What follows belongs to an exercise in optimizing a design on an open flow for small area, a short achievable clock period and few clock cycles; a production flow would make more cautious choices. Only simulation tests tie the RTL to the original design; equivalence was not proved. Power figures rest on the tool's default switching activity, not on a simulated workload.

$ cat flow/design.v
package movegen_pkg;
  typedef logic [5:0] square_t;
  typedef logic [2:0] rank_t;
  typedef logic [2:0] piece_t;
  typedef logic [3:0] pos_data_t;
  typedef logic [9:0] stack_entry_t;
  typedef logic [17:0] uci_move_t;
  typedef logic [255:0] board_t;
  localparam int NUM_SQUARES = 64;
  localparam int COLOUR_BIT = 3;
  localparam int ENTRY_FULL = 9;
  localparam piece_t PIECE_NONE = 3'd0;
  localparam piece_t PIECE_KING = 3'd1;
  localparam piece_t PIECE_KNIGHT = 3'd5;
  localparam int STACK_DEPTH_DEFAULT = 16;
endpackage
module movegen_board_load (
  input  logic                   clk,
  input  logic                   i_rst_n,
  input  logic                   i_pos_valid,
  input  logic                   i_pos_sop,
  input  movegen_pkg::pos_data_t i_pos_data,
  output logic                   o_valid,
  output logic                   o_sop,
  output movegen_pkg::pos_data_t o_data,
  output movegen_pkg::square_t   o_square,
  output movegen_pkg::board_t    o_board
);
  logic                   valid_q;
  logic                   sop_q;
  movegen_pkg::pos_data_t data_q;
  movegen_pkg::board_t    board_q;
  movegen_pkg::square_t   count_q;
  always_ff @(posedge clk or negedge i_rst_n) begin
    if (!i_rst_n) begin
      valid_q <= 1'b0;
    end else begin
      valid_q <= i_pos_valid;
    end
  end
  always_ff @(posedge clk) begin
    sop_q <= i_pos_sop;
    data_q <= i_pos_data;
  end
  always_ff @(posedge clk) begin
    if (valid_q) begin
      board_q <= {data_q, board_q[255:4]};
    end
  end
  assign o_square = sop_q ? movegen_pkg::square_t'(0) : count_q;
  always_ff @(posedge clk) begin
    if (valid_q) begin
      count_q <= movegen_pkg::square_t'(o_square + 1'b1);
    end
  end
  assign o_valid = valid_q;
  assign o_sop = sop_q;
  assign o_data = data_q;
  assign o_board = board_q;
endmodule
module movegen_piece_stack (
  input  logic                   clk,
  input  logic                   i_valid,
  input  logic                   i_sop,
  input  movegen_pkg::pos_data_t i_data,
  input  movegen_pkg::square_t   i_square,
  output logic [1:0][2:0][6:0]   o_list,
  output logic [1:0][1:0]        o_count,
  output logic [1:0]             o_ovf,
  output logic [1:0]             o_first_v,
  output logic [1:0][6:0]        o_first
);
  logic [1:0][2:0][6:0] list_q;
  logic [1:0][1:0]      count_q;
  logic [1:0]           ovf_q;
  logic                 leaper;
  logic [1:0]           hit;
  logic [6:0]           entry;
  assign leaper = i_data[0] & ~i_data[1];
  assign hit[1] = i_valid & leaper & i_data[movegen_pkg::COLOUR_BIT];
  assign hit[0] = i_valid & leaper & ~i_data[movegen_pkg::COLOUR_BIT];
  assign entry = {i_data[2], i_square};
  always_ff @(posedge clk) begin
    for (int c = 0; c < 2; c++) begin
      if (i_valid & i_sop) begin
        count_q[c] <= {1'b0, hit[c]};
        ovf_q[c] <= 1'b0;
      end else if (hit[c]) begin
        if (count_q[c] == 2'd3) begin
          ovf_q[c] <= 1'b1;
        end else begin
          count_q[c] <= count_q[c] + 2'd1;
        end
      end
      if (hit[c]) begin
        list_q[c] <= {list_q[c][1:0], entry};
      end
    end
  end
  assign o_list = list_q;
  assign o_count = count_q;
  assign o_ovf = ovf_q;
  always_comb begin
    for (int c = 0; c < 2; c++) begin
      o_first_v[c] = hit[c] | (count_q[c] != 2'd0);
      o_first[c] = hit[c] ? entry : list_q[c][0];
    end
  end
endmodule
module movegen_leaper_targets (
  input  movegen_pkg::square_t i_square,
  input  logic                 i_knight,
  output logic [7:0]           o_onboard
);
  movegen_pkg::rank_t r;
  movegen_pkg::rank_t f;
  assign r = i_square[5:3];
  assign f = i_square[2:0];
  always_comb begin
    if (i_knight) begin
      o_onboard[0] = (r >= 3'd2) & (f >= 3'd1);
      o_onboard[1] = (r >= 3'd2) & (f <= 3'd6);
      o_onboard[2] = (r >= 3'd1) & (f >= 3'd2);
      o_onboard[3] = (r >= 3'd1) & (f <= 3'd5);
      o_onboard[4] = (r <= 3'd6) & (f >= 3'd2);
      o_onboard[5] = (r <= 3'd6) & (f <= 3'd5);
      o_onboard[6] = (r <= 3'd5) & (f >= 3'd1);
      o_onboard[7] = (r <= 3'd5) & (f <= 3'd6);
    end else begin
      o_onboard[0] = (r >= 3'd1) & (f >= 3'd1);
      o_onboard[1] = (r >= 3'd1);
      o_onboard[2] = (r >= 3'd1) & (f <= 3'd6);
      o_onboard[3] = (f >= 3'd1);
      o_onboard[4] = (f <= 3'd6);
      o_onboard[5] = (r <= 3'd6) & (f >= 3'd1);
      o_onboard[6] = (r <= 3'd6);
      o_onboard[7] = (r <= 3'd6) & (f <= 3'd6);
    end
  end
endmodule
module movegen_dest_scan (
  input  movegen_pkg::square_t i_square,
  input  logic                 i_knight,
  input  logic [7:0]           i_avail,
  output movegen_pkg::square_t o_to,
  output logic [7:0]           o_rest
);
  logic [7:0]         pick;
  movegen_pkg::rank_t r;
  movegen_pkg::rank_t f;
  movegen_pkg::rank_t rm2, rm1, rp1, rp2;
  movegen_pkg::rank_t fm2, fm1, fp1, fp2;
  logic [4:0]         rs;
  logic [4:0]         fs;
  assign pick = i_avail & ~(i_avail - 8'd1);
  assign o_rest = i_avail & ~pick;
  assign r = i_square[5:3];
  assign f = i_square[2:0];
  assign rm2 = r - 3'd2;
  assign rm1 = r - 3'd1;
  assign rp1 = r + 3'd1;
  assign rp2 = r + 3'd2;
  assign fm2 = f - 3'd2;
  assign fm1 = f - 3'd1;
  assign fp1 = f + 3'd1;
  assign fp2 = f + 3'd2;
  always_comb begin
    if (i_knight) begin
      rs = {pick[7] | pick[6], pick[5] | pick[4], 1'b0, pick[3] | pick[2], pick[1] | pick[0]};
      fs = {pick[5] | pick[3], pick[7] | pick[1], 1'b0, pick[6] | pick[0], pick[4] | pick[2]};
    end else begin
      rs = {1'b0, pick[7] | pick[6] | pick[5], pick[4] | pick[3], pick[2] | pick[1] | pick[0], 1'b0};
      fs = {1'b0, pick[7] | pick[4] | pick[2], pick[6] | pick[1], pick[5] | pick[3] | pick[0], 1'b0};
    end
  end
  assign o_to[5:3] = ({3{rs[0]}} & rm2) | ({3{rs[1]}} & rm1) | ({3{rs[2]}} & r) |
                     ({3{rs[3]}} & rp1) | ({3{rs[4]}} & rp2);
  assign o_to[2:0] = ({3{fs[0]}} & fm2) | ({3{fs[1]}} & fm1) | ({3{fs[2]}} & f) |
                     ({3{fs[3]}} & fp1) | ({3{fs[4]}} & fp2);
endmodule
module movegen_uci_out (
  input  logic                   clk,
  input  logic                   i_rst_n,
  input  logic                   i_start,
  input  logic                   i_side,
  input  logic                   i_valid,
  input  logic                   i_fin,
  input  logic                   i_knight,
  input  movegen_pkg::square_t   i_from,
  input  movegen_pkg::square_t   i_to,
  input  movegen_pkg::pos_data_t i_code,
  output logic                   o_uci_valid,
  output movegen_pkg::uci_move_t o_uci_data,
  output logic                   o_uci_sop,
  output logic                   o_uci_eop
);
  logic                   own;
  logic                   mv;
  movegen_pkg::uci_move_t word;
  movegen_pkg::uci_move_t pend_w;
  logic                   pend_v;
  logic                   first;
  logic                   out_pend;
  assign own = (i_code[2:0] != movegen_pkg::PIECE_NONE) &
               (i_code[movegen_pkg::COLOUR_BIT] == i_side);
  assign mv = i_valid & ~own;
  assign word = {i_knight ? movegen_pkg::PIECE_KNIGHT : movegen_pkg::PIECE_KING,
                 i_from, i_code[2:0], i_to};
  assign out_pend = pend_v & (mv | i_fin);
  always_ff @(posedge clk) begin
    if (mv) begin
      pend_w <= word;
    end
    o_uci_data <= pend_w;
  end
  always_ff @(posedge clk or negedge i_rst_n) begin
    if (!i_rst_n) begin
      pend_v <= 1'b0;
      first <= 1'b0;
      o_uci_valid <= 1'b0;
      o_uci_sop <= 1'b0;
      o_uci_eop <= 1'b0;
    end else if (i_start) begin
      pend_v <= 1'b0;
      first <= 1'b1;
      o_uci_valid <= 1'b0;
      o_uci_sop <= 1'b0;
      o_uci_eop <= 1'b0;
    end else begin
      o_uci_valid <= out_pend;
      o_uci_sop <= out_pend & first;
      o_uci_eop <= i_fin;
      if (out_pend) begin
        first <= 1'b0;
      end
      if (mv) begin
        pend_v <= 1'b1;
      end else if (i_fin) begin
        pend_v <= 1'b0;
      end
    end
  end
endmodule
module movegen_top #(
  parameter int STACK_DEPTH = movegen_pkg::STACK_DEPTH_DEFAULT
) (
  input  logic                   clk,
  input  logic                   i_rst_n,
  input  logic                   i_pos_valid,
  input  logic                   i_pos_sop,
  input  movegen_pkg::pos_data_t i_pos_data,
  input  logic                   i_wtp,
  input  logic                   i_start,
  output logic                   o_uci_valid,
  output movegen_pkg::uci_move_t o_uci_data,
  output logic                   o_uci_sop,
  output logic                   o_uci_eop
);
  logic                   ld_valid;
  logic                   ld_sop;
  movegen_pkg::pos_data_t ld_data;
  movegen_pkg::square_t   ld_square;
  movegen_pkg::board_t    board;
  movegen_board_load u_board_load (
    .clk         (clk),
    .i_rst_n     (i_rst_n),
    .i_pos_valid (i_pos_valid),
    .i_pos_sop   (i_pos_sop),
    .i_pos_data  (i_pos_data),
    .o_valid     (ld_valid),
    .o_sop       (ld_sop),
    .o_data      (ld_data),
    .o_square    (ld_square),
    .o_board     (board)
  );
  logic [1:0][2:0][6:0] list;
  logic [1:0][1:0]      count;
  logic [1:0]           ovf;
  logic [1:0]           first_v;
  logic [1:0][6:0]      first;
  movegen_piece_stack u_piece_stack (
    .clk       (clk),
    .i_valid   (ld_valid),
    .i_sop     (ld_sop),
    .i_data    (ld_data),
    .i_square  (ld_square),
    .o_list    (list),
    .o_count   (count),
    .o_ovf     (ovf),
    .o_first_v (first_v),
    .o_first   (first)
  );
  logic                 act;
  logic                 side_q;
  logic                 scan_q;
  logic [1:0]           idx_q;
  logic                 nxt_fresh;
  logic                 nxt_has;
  movegen_pkg::square_t nxt_sq;
  logic                 nxt_kn;
  movegen_pkg::square_t cur_sq;
  logic                 cur_kn;
  logic [7:0]           rem_q;
  movegen_pkg::square_t scan_sq;
  logic                 scan_more;
  logic                   d_v;
  logic                   d_probe;
  logic                   d_fin;
  movegen_pkg::square_t   d_to;
  movegen_pkg::square_t   d_from;
  logic                   d_kn;
  logic                   r_v;
  logic                   r_probe;
  logic                   r_fin;
  movegen_pkg::pos_data_t r_code;
  movegen_pkg::square_t   r_to;
  movegen_pkg::square_t   r_from;
  logic                   r_kn;
  logic [2:0][6:0]      side_list;
  logic [1:0]           side_count;
  logic                 side_ovf;
  logic                 nxt_has_c;
  logic [6:0]           nxt_c;
  assign side_list = list[side_q];
  assign side_count = count[side_q];
  assign side_ovf = ovf[side_q];
  assign nxt_c = idx_q[0] ? side_list[2] : side_list[1];
  assign nxt_has_c = ~idx_q[1] & (idx_q[0] ? (side_count == 2'd3) : side_count[1]);
  logic [7:0]           first_ob;
  logic [7:0]           nxt_ob;
  logic [7:0]           probe_ob;
  movegen_leaper_targets u_first_targets (
    .i_square  (first[i_wtp][5:0]),
    .i_knight  (first[i_wtp][6]),
    .o_onboard (first_ob)
  );
  movegen_leaper_targets u_nxt_targets (
    .i_square  (nxt_sq),
    .i_knight  (nxt_kn),
    .o_onboard (nxt_ob)
  );
  movegen_leaper_targets u_probe_targets (
    .i_square  (r_to),
    .i_knight  (r_code[2]),
    .o_onboard (probe_ob)
  );
  logic                 use_nxt;
  logic                 take;
  logic                 can;
  logic                 fin;
  logic                 go_scan;
  logic                 hit;
  logic                 s_take;
  logic                 s_issue;
  logic                 s_fin;
  movegen_pkg::square_t src_sq;
  logic                 src_kn;
  logic [7:0]           src_av;
  movegen_pkg::square_t to_sq;
  logic [7:0]           rest;
  assign use_nxt = (rem_q == 8'd0);
  assign take = act & ~scan_q & use_nxt & nxt_fresh & nxt_has;
  assign fin = act & ~scan_q & use_nxt & nxt_fresh & ~nxt_has & ~side_ovf;
  assign go_scan = act & ~scan_q & use_nxt & nxt_fresh & ~nxt_has & side_ovf;
  assign hit = r_probe & r_code[0] & ~r_code[1] & (r_code[movegen_pkg::COLOUR_BIT] == side_q);
  assign s_take = act & scan_q & use_nxt & hit;
  assign s_issue = act & scan_q & use_nxt & ~hit & scan_more;
  assign s_fin = act & scan_q & use_nxt & ~hit & ~scan_more & ~d_probe;
  assign src_sq = use_nxt ? nxt_sq : cur_sq;
  assign src_kn = use_nxt ? nxt_kn : cur_kn;
  assign src_av = use_nxt ? nxt_ob : rem_q;
  assign can = act & (~use_nxt | take);
  movegen_dest_scan u_dest_scan (
    .i_square (src_sq),
    .i_knight (src_kn),
    .i_avail  (src_av),
    .o_to     (to_sq),
    .o_rest   (rest)
  );
  always_ff @(posedge clk or negedge i_rst_n) begin
    if (!i_rst_n) begin
      act <= 1'b0;
      rem_q <= '0;
      nxt_fresh <= 1'b0;
      scan_q <= 1'b0;
    end else if (i_start) begin
      act <= 1'b1;
      rem_q <= first_v[i_wtp] ? first_ob : 8'd0;
      nxt_fresh <= 1'b0;
      scan_q <= 1'b0;
    end else begin
      if (fin | s_fin) begin
        act <= 1'b0;
      end
      if (go_scan) begin
        scan_q <= 1'b1;
      end
      if (s_take) begin
        rem_q <= probe_ob;
      end else if (can) begin
        rem_q <= rest;
      end
      nxt_fresh <= ~take;
    end
  end
  always_ff @(posedge clk) begin
    if (i_start) begin
      side_q <= i_wtp;
      idx_q <= 2'd0;
      cur_sq <= first[i_wtp][5:0];
      cur_kn <= first[i_wtp][6];
    end else begin
      if (take) begin
        idx_q <= idx_q + 2'd1;
      end
      if (s_take) begin
        cur_sq <= r_to;
        cur_kn <= r_code[2];
      end else if (can) begin
        cur_sq <= src_sq;
        cur_kn <= src_kn;
      end
    end
    if (go_scan) begin
      scan_sq <= cur_sq - 6'd1;
      scan_more <= (cur_sq != 6'd0);
    end else if (s_take) begin
      scan_sq <= r_to - 6'd1;
      scan_more <= (r_to != 6'd0);
    end else if (s_issue) begin
      scan_sq <= scan_sq - 6'd1;
      scan_more <= (scan_sq != 6'd0);
    end
    nxt_has <= nxt_has_c;
    nxt_sq <= nxt_c[5:0];
    nxt_kn <= nxt_c[6];
  end
  always_ff @(posedge clk or negedge i_rst_n) begin
    if (!i_rst_n) begin
      d_v <= 1'b0;
      d_probe <= 1'b0;
      d_fin <= 1'b0;
      r_v <= 1'b0;
      r_probe <= 1'b0;
      r_fin <= 1'b0;
    end else if (i_start) begin
      d_v <= 1'b0;
      d_probe <= 1'b0;
      d_fin <= 1'b0;
      r_v <= 1'b0;
      r_probe <= 1'b0;
      r_fin <= 1'b0;
    end else begin
      d_v <= can;
      d_probe <= s_issue;
      d_fin <= fin | s_fin;
      r_v <= d_v;
      r_probe <= d_probe & ~s_take;
      r_fin <= d_fin;
    end
  end
  always_ff @(posedge clk) begin
    d_to <= (scan_q & use_nxt) ? scan_sq : to_sq;
    d_from <= src_sq;
    d_kn <= src_kn;
    r_code <= board[{d_to, 2'b00} +: 4];
    r_to <= d_to;
    r_from <= d_from;
    r_kn <= d_kn;
  end
  movegen_uci_out u_uci_out (
    .clk         (clk),
    .i_rst_n     (i_rst_n),
    .i_start     (i_start),
    .i_side      (side_q),
    .i_valid     (r_v),
    .i_fin       (r_fin),
    .i_knight    (r_kn),
    .i_from      (r_from),
    .i_to        (r_to),
    .i_code      (r_code),
    .o_uci_valid (o_uci_valid),
    .o_uci_data  (o_uci_data),
    .o_uci_sop   (o_uci_sop),
    .o_uci_eop   (o_uci_eop)
  );
endmodule
$ cat flow/flow/run.sh
#!/bin/bash
# The standard layout, with timing repair aimed below the clock period: the
# repair steps keep working on any path slower than 9.0 - SETUP_SLACK_MARGIN ns.
# The clock period, constraints and synthesis are the standard flow's own.
set -euo pipefail
export SETUP_SLACK_MARGIN=6.5
bash standard.sh > standard_flow.log 2>&1
$ cat flow/standard.sh
#!/bin/bash
# synth_recipe.tcl (not shown) runs the flow's synth.tcl, then flattens the netlist and writes it again
# the make line also repeats each setting of config.mk as NAME=value (left out here)
make -C /OpenROAD-flow-scripts/flow DESIGN_CONFIG=/design/flow/config.mk WORK_HOME=/design/flow/orfs CLKGATE_MAP_FILE= SYNTH_SCRIPT=/design/flow/synth_recipe.tcl "${@:-finish}"
$ cat flow/config.mk
export PLATFORM = sky130hd
export DESIGN_NAME = movegen_top
export DESIGN_NICKNAME = movegen_top
export VERILOG_FILES = /design/flow/design.v
export SDC_FILE = /design/flow/constraint.sdc
export NUM_CORES = 4
export LEC_CHECK = 0
export CAP_MARGIN = 20
export CORE_MARGIN = 2
export CORE_UTILIZATION = 65
export CTS_CLUSTER_DIAMETER = 100
export CTS_CLUSTER_SIZE = 30
export SLEW_MARGIN = 20
$ cat flow/constraint.sdc
create_clock -name core_clock -period 9.0 [get_ports {clk}]
set_input_delay 1.8000 -clock core_clock [delete_from_list [all_inputs] [get_ports {clk}]]
set_output_delay 1.8000 -clock core_clock [all_outputs]
set_load 0.01 [all_outputs]
==> results.ini, run 1 <==
[run_status]
status = timing/DRC/antenna clean

[critical_path]
crit-reg2reg-capture = scan_sq[5]$_DFFE_PP_
worstPathRequired_ns = 7.20
critPathCapture = o_uci_sop
crit_arrival_ns = 1.05
worst-path-buf-inv = 1
slowest_stage = dfrtp_1
crit_chain = buf_2
startpoint = u_uci_out.o_uci_sop$_DFF_PN0_
cp.depth = 1
slowest_delay_ns = 0.39
critical_path_peak_fanout = 1
r2r_slack_ns = 6.21
critPathCaptureType = output port
cp-start-kind = flip-flop
crit_type = reg -> out
cp_top_family = flip-flops
reg2reg_depth = 10
reg2reg_from = rem_q[5]$_DFFE_PN0P_

[logic_synthesis]
synth.most_common_cell = edfxtp_1
async_flop_share_pct = 5.41
synth_mux_area_share_pct = 14.6
ys_types = 69
postSynthCellCount = 941
netlist_top_cells_count = 337 x edfxtp_1, 91 x mux4_2, 65 x dfxtp_1, 48 x nand2_1, 47 x nor2_1
synthXorXnorAreaFrac_pct = 0.895
ys_seq_area_share_pct = 72.1
synth_top_area_share_pct = 60.8
syn-num-nets = 961
synth_top_family_by_area = multiplexers
synth_edf_count = 337
ys_seq_elements = 425
avgSynthCellArea_um2 = 17.7
synth_compound_area_share_pct = 5.08
yosys.area.top_type = edfxtp_1
synth_simple_gate_area_share_pct = 4.96
synth_area_leaders = edfxtp_1 61%, mux4_2 12%, dfxtp_1 7.8%
syn_area_mm2 = 0.0166
yosys_warnings = 6
yosys_most_used_dff = edfxtp_1
yosys.area_share.adder_pct = 0.752

[pwr]
switching_power_mw = 1.59
peakVddDrop_uv = 223
seq_power_share_pct = 49.4
p_leak_nw = 6.85
power_density_mw_per_mm2 = 269
power_frac_clock_pct = 18.6
combPwrFrac_pct = 32.1
sw_frac_of_total_pct = 30.3
internal_power_mw = 3.66

[timing]
tns_ns = 0
post-route-period-util_pct = 31.6
drv_slew = 0
post-route-min-period_ns = 2.85
finalSetupViolations = 0
finalClockSkew_ns = 0.0323
finalHoldViolCount = 0
worst_pin_slew_ns = 1.09
rsz0062_at_grt = true
slew_headroom_pct = 27.6
fmaxAchievable_mhz = 351

[routing]
first_iter_violations = 960
ant_nets = 0
first_pass_iters = 5
vias = 9145
drc = 0
drt-total-wl_mm = 33.6
wl_per_cell_um = 24.2
viasPerCell = 6.59

[finish]
layout-drive-gt1-share_pct = 34.0
layout.nets = 1066
syn2layout_area_growth_pct = 17.3
n_antenna_cell = 0
final_area_mm2 = 0.0195

[floorplanning]
io_pins = 31
die_x_um = 164
start_util_pct = 66.1
die-area_mm2 = 0.0269
dieHeight_um = 164
fp.coreArea_mm2 = 0.0252
fp-row-count = 58

[placement]
dpl.hpwl_mm = 18.8
place.gp.congestion = 0.914
placed_cell_area_mm2 = 0.0173
portBuffers = 28

[clock_network]
cts_root_buf = clkbuf_16
clkSlewWorstSetupHoldPaths_ns = 0.11
cts_buffers = 18
cts.htree.levels = 1
cts_tree = done
clockBufferDepth = 3
clock_latency_ns = 0.53
clock-sinks = 425
ctsHoldBuffers = 0

[global_routing]
overflow = 0
grt_use_total_pct = 24.9
grt_max_degree = 90
antenna_found_initial = 0
grt_pass1_wl_mm = 51.0
grt_pass1_vias = 8956

[worst_hold_path]
hp-class = reg -> reg
whs_path_depth = 0

[flow_run]
drv_cap = 0

-- kinds of logic after synthesis --
group | after synthesis
adders and majority gates | 10
xor gates and xnor gates | 17
other | 2
AOI/OAI and AO/OA | 126
muxes | 129
DFF | 425
buffers and inverters | 61
and+or+nand+nor | 171
-- flip-flops by register name (all words and copies together), names as in the netlist, 8 cells and up --
name / flops
u_uci_out.pend_w: 16
u_uci_out.o_uci_data: 16
u_board_load.board_q: 256
u_piece_stack.list_q: 42
rem_q: 8
-- per-layer routing --
metal	track usage, %	routed length [µm]
met1	37.4	13800
met4	7.46	1250
met3	3.03	2210
met2	39.3	16300
met5	0	0
-- power by group through the flow --
| stage | logic, mW | registers [mW] | clock network, mW |
|---|---|---|---|
| 2_1_floorplan | 1.03 | 2.50 | 0 |
| 3_3_place_gp | 1.22 | 2.63 | 0 |
| 3_5_place_dp | 1.24 | 2.64 | 0 |
| 4_1_cts | 1.55 | 2.58 | 0.990 |
| 5_1_grt | 1.78 | 2.62 | 1.05 |
| 6_report | 1.68 | 2.59 | 0.974 |
-- through the flow --
| step | power (mW) | std cells | setup slack (ns) | hold WS, ns | utilization [%] |
|---|---|---|---|---|---|
| 6_report | 5.25 | 1388 | 6.15 | 0.336 | 77.5 |
| 2_1_floorplan | 3.53 | 941 | 4.87 | 0.310 | - |
| 3_3_place_gp | 3.84 | 1265 | 5.00 | 0.310 | 68.9 |
| 4_1_cts | 5.12 | 1359 | 6.13 | 0.337 | 75.5 |
| 5_1_grt | 5.45 | 1388 | 6.11 | 0.344 | 77.5 |
| 3_5_place_dp | 3.89 | 1265 | 4.84 | 0.312 | 68.9 |
-- placed cells by master (no fill, tap or decap), types with 5 or more instances in the layout --
master / instances
mux2i_4: 12
buf_16: 5
o21ai_1: 8
nand2_4: 5
clkbuf_16: 19
a21oi_1: 27
nand3_1: 11
clkdlybuf4s50_1: 6
xor2_1: 6
buf_2: 11
nor2_1: 43
edfxtp_1: 337
inv_1: 15
dfxtp_1: 52
nand4_1: 7
xnor2_1: 5
clkbuf_1: 12
dfrtp_1: 22
nor3_4: 5
nor2b_1: 8
a21oi_2: 9
mux4_2: 91
o21a_1: 7
mux2i_1: 17
o221ai_2: 6
nor3_1: 11
ha_1: 7
dfxtp_2: 12
nand2_1: 42
o21ai_2: 5
o21ai_0: 15
buf_6: 28
a21oi_4: 5
buf_12: 6
buf_4: 58
mux2i_2: 6
-- how the worst min path moves through the flow --
| stage | startpoint | end | slack (ns) |
|---|---|---|---|
| 6_report | d_from[0]$_DFF_P_ | r_from[0]$_DFF_P_ | 0.34 |
| 3_3_place_gp | d_from[5]$_DFF_P_ | r_from[5]$_DFF_P_ | 0.31 |
| 2_1_floorplan | d_from[0]$_DFF_P_ | r_from[0]$_DFF_P_ | 0.31 |
| 4_1_cts | d_from[5]$_DFF_P_ | r_from[5]$_DFF_P_ | 0.34 |
| 3_5_place_dp | d_from[5]$_DFF_P_ | r_from[5]$_DFF_P_ | 0.31 |
| 5_1_grt | d_from[4]$_DFF_P_ | r_from[4]$_DFF_P_ | 0.34 |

▶ **Exercise**
Reproduce exactly, and only, the part of the listing above that begins at the line with "localparam int NUM_SQUARES = 64;" and goes on through the line with "sop_q <= i_pos_sop;".

▶ **Exercise response**
  localparam int NUM_SQUARES = 64;
  localparam int COLOUR_BIT = 3;
  localparam int ENTRY_FULL = 9;
  localparam piece_t PIECE_NONE = 3'd0;
  localparam piece_t PIECE_KING = 3'd1;
  localparam piece_t PIECE_KNIGHT = 3'd5;
  localparam int STACK_DEPTH_DEFAULT = 16;
endpackage
module movegen_board_load (
  input  logic                   clk,
  input  logic                   i_rst_n,
  input  logic                   i_pos_valid,
  input  logic                   i_pos_sop,
  input  movegen_pkg::pos_data_t i_pos_data,
  output logic                   o_valid,
  output logic                   o_sop,
  output movegen_pkg::pos_data_t o_data,
  output movegen_pkg::square_t   o_square,
  output movegen_pkg::board_t    o_board
);
  logic                   valid_q;
  logic                   sop_q;
  movegen_pkg::pos_data_t data_q;
  movegen_pkg::board_t    board_q;
  movegen_pkg::square_t   count_q;
  always_ff @(posedge clk or negedge i_rst_n) begin
    if (!i_rst_n) begin
      valid_q <= 1'b0;
    end else begin
      valid_q <= i_pos_valid;
    end
  end
  always_ff @(posedge clk) begin
    sop_q <= i_pos_sop;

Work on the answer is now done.